That may not mean anything to a lot of people, but it totally describes how I’m feeling and what I am going through. Hopefully that doesn’t sound bad, because it is meant in the total opposite way. There’s been so much learning, discovering and healing is the recent months. I’ve been so excellent at playing what everyone wants me to be that it’s hard to just be me. But when I am with him, that is exactly what I am, Just me! Honestly he may (okay he is) the only person that truly knows the real me.  I no longer put on a show for people, I am “real” around my friends, and family. But none of them know or understand me in the way that he does. No one can, it doesn’t bother me, I actually quite like it that way.

I feel bad for the people that haven’t really known the true me, many think they have and other than him and family only one other person. It’s not who I even expected when I sat and thought, but I can’t turn back time. I can only live day by day, and set things straight as I go.

We Started off with a random set of expectations and the like, knowing that we would at least have to try to become friends first. There just was no trying about it, we were. I swear to you from day one, it was like I knew him for years. It was so easy and carefree, It still is. Now of course Life throws things at you and we have our fair set of obstacles, but we just work together, and are 110% honest with each other. It’s nice for the first time to be able to be with someone, and just knowing you can let all your guards down, and just be with that person, be happy. It’s even better when you know it’s mutual. It’s amazing to for the first time, be so sure of something that nothing   anyone ( not even those closest to you) says can sway you. There are those in my life, that may not like my decision(s), this decision. I’m done hearing your crap….
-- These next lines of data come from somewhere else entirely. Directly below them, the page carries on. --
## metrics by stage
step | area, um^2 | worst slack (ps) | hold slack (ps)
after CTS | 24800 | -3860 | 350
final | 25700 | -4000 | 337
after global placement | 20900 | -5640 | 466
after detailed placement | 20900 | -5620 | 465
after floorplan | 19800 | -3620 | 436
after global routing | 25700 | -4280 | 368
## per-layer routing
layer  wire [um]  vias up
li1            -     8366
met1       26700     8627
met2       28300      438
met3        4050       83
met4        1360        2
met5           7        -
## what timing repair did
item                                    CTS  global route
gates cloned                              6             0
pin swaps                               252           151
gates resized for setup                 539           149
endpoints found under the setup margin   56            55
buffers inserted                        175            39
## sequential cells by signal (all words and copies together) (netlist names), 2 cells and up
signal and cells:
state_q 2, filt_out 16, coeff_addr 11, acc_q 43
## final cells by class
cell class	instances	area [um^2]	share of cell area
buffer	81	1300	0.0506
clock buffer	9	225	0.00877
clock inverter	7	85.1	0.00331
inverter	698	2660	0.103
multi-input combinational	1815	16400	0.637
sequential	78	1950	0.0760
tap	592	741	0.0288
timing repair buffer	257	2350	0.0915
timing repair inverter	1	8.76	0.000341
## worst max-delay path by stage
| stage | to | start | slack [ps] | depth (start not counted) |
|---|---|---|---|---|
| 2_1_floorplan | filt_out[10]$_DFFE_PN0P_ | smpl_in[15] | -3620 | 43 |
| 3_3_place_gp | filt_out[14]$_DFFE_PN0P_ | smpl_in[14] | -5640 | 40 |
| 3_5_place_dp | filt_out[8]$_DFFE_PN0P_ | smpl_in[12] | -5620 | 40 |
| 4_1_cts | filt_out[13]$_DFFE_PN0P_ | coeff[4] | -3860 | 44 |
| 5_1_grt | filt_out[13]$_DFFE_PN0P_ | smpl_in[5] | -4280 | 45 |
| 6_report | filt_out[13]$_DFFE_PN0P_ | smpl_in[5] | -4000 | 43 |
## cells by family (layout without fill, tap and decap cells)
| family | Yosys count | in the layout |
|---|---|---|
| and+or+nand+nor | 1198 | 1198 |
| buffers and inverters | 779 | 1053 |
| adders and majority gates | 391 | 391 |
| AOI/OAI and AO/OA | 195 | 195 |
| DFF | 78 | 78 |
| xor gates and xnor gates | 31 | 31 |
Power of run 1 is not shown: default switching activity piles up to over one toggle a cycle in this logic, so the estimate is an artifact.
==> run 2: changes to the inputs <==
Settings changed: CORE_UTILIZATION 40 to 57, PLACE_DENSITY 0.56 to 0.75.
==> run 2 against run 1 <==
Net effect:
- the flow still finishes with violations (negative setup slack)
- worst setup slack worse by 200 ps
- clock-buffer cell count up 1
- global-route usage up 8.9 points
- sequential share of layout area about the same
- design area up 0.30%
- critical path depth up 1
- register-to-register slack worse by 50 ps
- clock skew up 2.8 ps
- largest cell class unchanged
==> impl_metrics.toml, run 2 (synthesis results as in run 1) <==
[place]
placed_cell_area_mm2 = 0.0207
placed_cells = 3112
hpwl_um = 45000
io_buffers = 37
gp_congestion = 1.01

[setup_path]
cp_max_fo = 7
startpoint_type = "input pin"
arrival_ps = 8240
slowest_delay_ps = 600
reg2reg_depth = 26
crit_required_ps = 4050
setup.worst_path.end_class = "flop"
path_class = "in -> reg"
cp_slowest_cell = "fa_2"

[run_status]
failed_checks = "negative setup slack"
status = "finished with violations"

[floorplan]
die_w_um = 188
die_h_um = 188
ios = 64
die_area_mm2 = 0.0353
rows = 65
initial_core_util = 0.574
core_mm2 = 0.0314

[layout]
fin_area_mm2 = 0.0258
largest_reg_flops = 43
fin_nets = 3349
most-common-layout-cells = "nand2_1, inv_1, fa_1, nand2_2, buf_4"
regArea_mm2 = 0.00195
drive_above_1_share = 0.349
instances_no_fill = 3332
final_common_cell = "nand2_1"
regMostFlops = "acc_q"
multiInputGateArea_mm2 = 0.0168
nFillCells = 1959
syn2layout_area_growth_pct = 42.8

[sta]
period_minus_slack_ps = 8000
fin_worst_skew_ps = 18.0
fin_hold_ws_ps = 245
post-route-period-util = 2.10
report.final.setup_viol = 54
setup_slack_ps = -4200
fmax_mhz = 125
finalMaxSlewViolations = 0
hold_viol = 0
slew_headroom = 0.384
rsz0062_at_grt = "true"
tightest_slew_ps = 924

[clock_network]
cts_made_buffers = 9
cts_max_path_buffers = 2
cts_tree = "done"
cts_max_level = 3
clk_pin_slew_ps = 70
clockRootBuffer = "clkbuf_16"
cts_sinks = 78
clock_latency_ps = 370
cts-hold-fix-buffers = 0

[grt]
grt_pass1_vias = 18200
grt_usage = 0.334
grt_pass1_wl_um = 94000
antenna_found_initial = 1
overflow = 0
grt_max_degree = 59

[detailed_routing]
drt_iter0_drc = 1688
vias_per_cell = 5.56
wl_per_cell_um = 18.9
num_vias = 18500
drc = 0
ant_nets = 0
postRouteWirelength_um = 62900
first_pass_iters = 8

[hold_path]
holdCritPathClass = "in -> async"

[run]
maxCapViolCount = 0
For those let me give you a PSA : There IS NO OTHER GUY better for me at the current time than the one I am currently with.  That may change I hope it doesn’t, but if it does, it will be by my own or his own decisions not you or your opinion.

* I apologize this has kind of turned into me just ranting and such, but it’s what I feel like doing so, don’t read it if you don’t want to. It won’t bother me none :)*

Oh right back to good stuff, He is not only my boyfriend, but he is my best friend. We are so much alike that sometimes it takes more work, but we are both willing to do that work. It would fall apart otherwise. I can sit with him extremely comfortable in total silence. Sometimes when nothing is said, you feel things the most. We can strike up a million and one conversations, and talk for hours. Just driving around, talking, listening, my favorite dates. I tell you people of the inter-web it’s pretty amazing, what I have. We are both sad we didn’t find it sooner.

Now I was talking to him the other night about this usual process, the guys I date go through. You know… I have outward me (what the professional and most world sees) which most like, then you proceed to a long and sometimes painful mean bitch phase, followed by sweet me or not caring just whatever me, only then do you get to the core of real me. See no one has made it past sweet me, usually they barely make it past mean bitch me, and give up in the next stage. This was not the case for Joshua…. he went from… outward me to real me, oh yeah. Let me tell you that was a total mind fuck for me. I’m so used to my steps, weeding out if you may, but then it came me, He’s not supposed to be weeded out. He doesn’t need to go through the steps. With Him I am myself, and With me he is himself. It will all be okay!

Okay, well I think I am done for now, I feel damn good right now.